During the last five years, there has been remarkable progress in understanding the role of TET enzymes in the regulation of DNA methylation/demethylation, embryogenesis and normal and malignant cellular function. By mediating sequential oxidation of 5mC, TET enzymes may promote DNA demethylation in collaboration with DNA repair enzymes. Extensive studies have established TET2 as a frequently mutated gene in hematologic cancers, and fostered the idea that aberrant 5mC oxidation occurring as a result of loss-of-function mutations/deletions of TET2 predispose to the development of hematological malignancies of myeloid and lymphoid origin, particularly in combination with mutations in specific other cellular proteins (second hits). However, the fundamental question still remains unanswered – how does TET2 loss-of-function contribute to malignant transformation? Future studies are necessary to elucidate the underlying molecular mechanisms.

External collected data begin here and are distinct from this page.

[config.mk]
export PLATFORM = sky130hd
export DESIGN_NAME = aux_gate_timer
export DESIGN_NICKNAME = d
export VERILOG_FILES = /design/src/rtl/agt_pkg.sv /design/src/rtl/agt_dead_sel.sv /design/src/rtl/agt_interval.sv /design/src/rtl/agt_pulse_shape.sv /design/src/rtl/aux_gate_timer.sv
export SDC_FILE = /design/constraint.sdc
export NUM_CORES = 1
export LEC_CHECK = 0
export ABC_AREA = 0
export ABC_CLOCK_PERIOD_IN_PS = 1900
export BUFFER_PORTS_ARGS = -buffer_cell sky130_fd_sc_hd__buf_2
export CAP_MARGIN = 20
export CORE_UTILIZATION = 55
export CTS_BUF_LIST = sky130_fd_sc_hd__clkbuf_4 sky130_fd_sc_hd__clkbuf_8
export DETAILED_ROUTE_END_ITERATION = 16
export GPL_TIMING_DRIVEN = 0
export MAX_ROUTING_LAYER = met4
export PLACE_DENSITY_LB_ADDON = 0.15
export SLEW_MARGIN = 0
export SYNTH_ARGS = -nofsm -noshare
export SYNTH_HDL_FRONTEND = slang
export SYNTH_SLANG_ARGS = --single-unit
[constraint.sdc]
create_clock -name clk -period 1.9 [get_ports clk]
set_input_delay 0.38 -clock clk [delete_from_list [all_inputs] [get_ports clk]]
set_output_delay 0.38 -clock clk [all_outputs]
set_load 0.005 [all_outputs]
[src/rtl/agt_pkg.sv]
package agt_pkg;
  localparam int unsigned AGT_STAGES = 2;
  localparam int unsigned AGT_STAGE_LEAD = 0;
  localparam int unsigned AGT_STAGE_TRAIL = 1;
endpackage

[src/rtl/agt_dead_sel.sv]
module agt_dead_sel #(
  parameter int unsigned DW   = 8,
  parameter int unsigned HALF = 20
) (
  input  logic          clk,
  input  logic          rst,
  input  logic          capture,
  input  logic [DW-1:0] cfg,
  output logic [DW-1:0] dead_now,
  output logic [DW-1:0] dead_hold
);
  localparam logic [DW-1:0] CEIL  = DW'(HALF - 1);
  localparam logic [DW-1:0] LIMIT = DW'(HALF);

  always_comb begin
    if (cfg == '0)          dead_now = DW'(1);
    else if (cfg >= LIMIT)  dead_now = CEIL;
    else                    dead_now = cfg;
  end

  always_ff @(posedge clk) begin
    if (rst)          dead_hold <= DW'(1);
    else if (capture) dead_hold <= dead_now;
  end

  // the captured interval is always inside the legal range
  p_hold_legal_r7: assert property (@(posedge clk) disable iff (rst)
    (dead_hold != '0) && (dead_hold <= CEIL));
endmodule

[src/rtl/agt_interval.sv]
module agt_interval #(
  parameter int unsigned DW = 8
) (
  input  logic          clk,
  input  logic          rst,
  input  logic          start,
  input  logic [DW-1:0] len,
  output logic          active,
  output logic          done
);
  logic [DW-1:0] cnt;

  always_ff @(posedge clk) begin
    if (rst) begin
      active <= 1'b0;
      cnt    <= '0;
    end else if (start) begin
      active <= 1'b1;
      cnt    <= len;
    end else if (active) begin
      if (cnt == DW'(1)) active <= 1'b0;
      cnt <= cnt - DW'(1);
    end
  end

  assign done = active && (cnt == DW'(1));

  // a window is never launched with a zero length
  p_start_len_r6: assert property (@(posedge clk) disable iff (rst)
    start |-> (len != '0));
  p_cnt_live_r3: assert property (@(posedge clk) disable iff (rst)
    active |-> (cnt != '0));
  p_no_restart_r5: assert property (@(posedge clk) disable iff (rst)
    start |-> !active);
endmodule

[src/rtl/agt_pulse_shape.sv]
module agt_pulse_shape (
  input  logic clk,
  input  logic rst,
  input  logic joint,
  input  logic gate_low,
  output logic pulse
);
  always_ff @(posedge clk) begin
    if (rst) pulse <= 1'b0;
    else     pulse <= joint & gate_low;
  end

  // the shaped pulse never lasts two cycles
  p_pulse_narrow_r3: assert property (@(posedge clk) disable iff (rst)
    pulse |=> !pulse);
endmodule

[src/rtl/aux_gate_timer.sv]
module aux_gate_timer #(
  parameter int unsigned CYC_NOM = 200,
  parameter int unsigned DW      = 8
) (
  input  logic          clk,
  input  logic          rst,
  input  logic          cycle_tick,
  input  logic [DW-1:0] dead_cfg,
  output logic          aux_gate,
  output logic          core_rst
);
  import agt_pkg::*;

  localparam int unsigned HALF = CYC_NOM / 2;

  logic                gate_q;
  logic                accept;
  logic [DW-1:0]       dead_now;
  logic [DW-1:0]       dead_hold;
  logic [AGT_STAGES-1:0] st_start;
  logic [AGT_STAGES-1:0] st_active;
  logic [AGT_STAGES-1:0] st_done;
  logic [DW-1:0]       st_len [AGT_STAGES];

  assign accept = cycle_tick & gate_q;

  agt_dead_sel #(.DW(DW), .HALF(HALF)) u_dead (
    .clk      (clk),
    .rst      (rst),
    .capture  (accept),
    .cfg      (dead_cfg),
    .dead_now (dead_now),
    .dead_hold(dead_hold)
  );

  assign st_start[AGT_STAGE_LEAD]  = accept;
  assign st_len[AGT_STAGE_LEAD]    = dead_now;
  assign st_start[AGT_STAGE_TRAIL] = st_done[AGT_STAGE_LEAD];
  assign st_len[AGT_STAGE_TRAIL]   = dead_hold;

  for (genvar s = 0; s < AGT_STAGES; s++) begin : g_stage
    agt_interval #(.DW(DW)) u_win (
      .clk   (clk),
      .rst   (rst),
      .start (st_start[s]),
      .len   (st_len[s]),
      .active(st_active[s]),
      .done  (st_done[s])
    );
  end

  always_ff @(posedge clk) begin
    if (rst)                          gate_q <= 1'b1;
    else if (accept)                  gate_q <= 1'b0;
    else if (st_done[AGT_STAGE_TRAIL]) gate_q <= 1'b1;
  end

  agt_pulse_shape u_shape (
    .clk     (clk),
    .rst     (rst),
    .joint   (st_done[AGT_STAGE_LEAD]),
    .gate_low(~gate_q),
    .pulse   (core_rst)
  );

  assign aux_gate = gate_q;

  // reset pulse only inside the gate-low window
  p_pulse_gate_low_r9: assert property (@(posedge clk) disable iff (rst)
    core_rst |-> !aux_gate);
  // an accepted tick drops the gate on the next cycle
  p_fall_on_tick_r2: assert property (@(posedge clk) disable iff (rst)
    (aux_gate && cycle_tick) |=> !aux_gate);
  // while low, the gate holds unless the trailing window ends
  p_hold_low_r5: assert property (@(posedge clk) disable iff (rst)
    (!aux_gate && !st_done[AGT_STAGE_TRAIL]) |=> !aux_gate);
  // the gate rises only when the trailing window closes
  p_rise_on_trail_r4: assert property (@(posedge clk) disable iff (rst)
    (!aux_gate && st_done[AGT_STAGE_TRAIL]) |=> aux_gate);
  // the two windows never overlap
  p_stage_excl_r8: assert property (@(posedge clk) disable iff (rst)
    $onehot0(st_active));
endmodule

==> results of run 1 <==
## through the flow
stage	util, %	total power (W)
after floorplan	-	0.000858
after global placement	64.3	0.000908
after CTS	65.9	0.00121
after global routing	65.9	0.00126
after detailed placement	64.3	0.000920
final	65.9	0.00120
## state kept, by name (all words and copies together), names as in the netlist
signal and count:
aux_gate 1, g_stage.u_win.cnt 16, u_dead.dead_hold 8, u_shape.pulse 1, g_stage.u_win.active 2
## cell usage after synthesis (2+ instances only)
library cell | n | area share [%]
inv_1 | 5 | 1.4
o211ai_1 | 3 | 1.6
a211oi_2 | 7 | 6.4
xnor2_1 | 8 | 5.1
a21oi_1 | 11 | 4.0
nor4_1 | 2 | 0.91
nand3_1 | 6 | 2.2
a211oi_1 | 3 | 1.6
nor4_2 | 2 | 1.8
buf_1 | 2 | 0.55
nor3_1 | 9 | 3.3
nand2_1 | 11 | 3.0
dfxtp_1 | 28 | 41
clkbuf_1 | 4 | 1.1
nor2_1 | 19 | 5.2
nor3b_1 | 3 | 1.6
o21bai_1 | 3 | 1.6
xor2_1 | 3 | 1.9
nor3b_2 | 2 | 1.8
ha_1 | 4 | 3.6
## per-layer routing
layer / up-vias / global-route usage, % / share of wire [%]
li1: 565 / - / -
met1: 524 / 30.3 / 48
met2: 23 / 39.3 / 47
met3: 8 / 3.22 / 3.7
met4: 0 / 10.8 / 1.6
met5: - / - / 0
## critical path, stage by stage, from the launching register on
cell      delay [ns]
dfxtp_1         0.47
ha_1            0.18
nor3b_1         0.33
nand3_2         0.25
buf_2           0.28
nor2_1          0.14
a211oi_2        0.05
## cells by family (layout without fill, tap and decap cells)
| kind of cell | count (synthesis) | after routing | synth area share (%) |
|---|---|---|---|
| and+or+nand+nor | 62 | 62 | 25.6 |
| AOI/OAI and AO/OA | 32 | 32 | 18.0 |
| xor gates and xnor gates | 11 | 11 | 7.01 |
| DFF | 28 | 28 | 40.8 |
| adders and majority gates | 4 | 4 | 3.64 |
| buffers and inverters | 13 | 28 | 4.19 |
| muxes | 1 | 1 | 0.729 |
## path summary, 6_finish.rpt
kind / from / endpoint / slack (ns) / cells past startpoint
min reg2reg: u_dead.dead_hold[4] / u_dead.dead_hold[4] / 0.47 / 2
min: dead_cfg[3] / u_dead.dead_hold[3] / 0.33 / 3
max: g_stage[0].u_win.cnt[0] / g_stage[1].u_win.cnt[7] / 0.08 / 6
max reg2reg: g_stage[0].u_win.cnt[0] / g_stage[1].u_win.cnt[7] / 0.08 / 6
## final cells by class
type                       count  area [um^2]  area share [%]
buffer                         8         38.8            2.59
clock buffer                   4         36.3            2.42
inverter                       5         18.8            1.25
multi-input combinational    110          756            50.4
sequential                    28          561            37.4
tap                           28         35.0            2.34
timing repair buffer          11         55.1            3.67
## power groups by stage
stage / Sequential, W / Clock (W) / Combinational [W]
finish: 0.000678 / 0.000290 / 0.000231
floorplan: 0.000680 / 0 / 0.000178
CTS: 0.000677 / 0.000296 / 0.000232
detailed placement: 0.000690 / 0 / 0.000230
global placement: 0.000687 / 0 / 0.000221
global route: 0.000684 / 0.000316 / 0.000258
## cell usage in the layout (no fill, tap or decap), types with 2 or more instances in the layout
master    instances
dfxtp_1          28
nor2_1           19
buf_2            12
a21oi_1          11
nand2_1          11
nor3_1            9
xnor2_1           8
a211oi_2          7
nand3_1           6
inv_1             5
clkbuf_1          4
ha_1              4
nor3b_1           3
o21bai_1          3
xor2_1            3
o211ai_1          3
a211oi_1          3
clkbuf_4          3
nor4_1            2
nor3b_2           2
buf_1             2
nor4_2            2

In addition to the hematopoietic system, malignant transformation seems to be generally associated with a decrease in genomic 5hmC levels in different tissues (176–180). Therefore, it would be also of great importance to assess the relation between TET mutations (or dysregulation) and the development of non-hematopoietic cancers. Furthermore, it would be also interesting to determine whether 5hmC quantification is useful as a diagnostic or prognostic tool in cancer and whether manipulation of TET activity by small molecules or other modulators might be applicable to cancer therapy.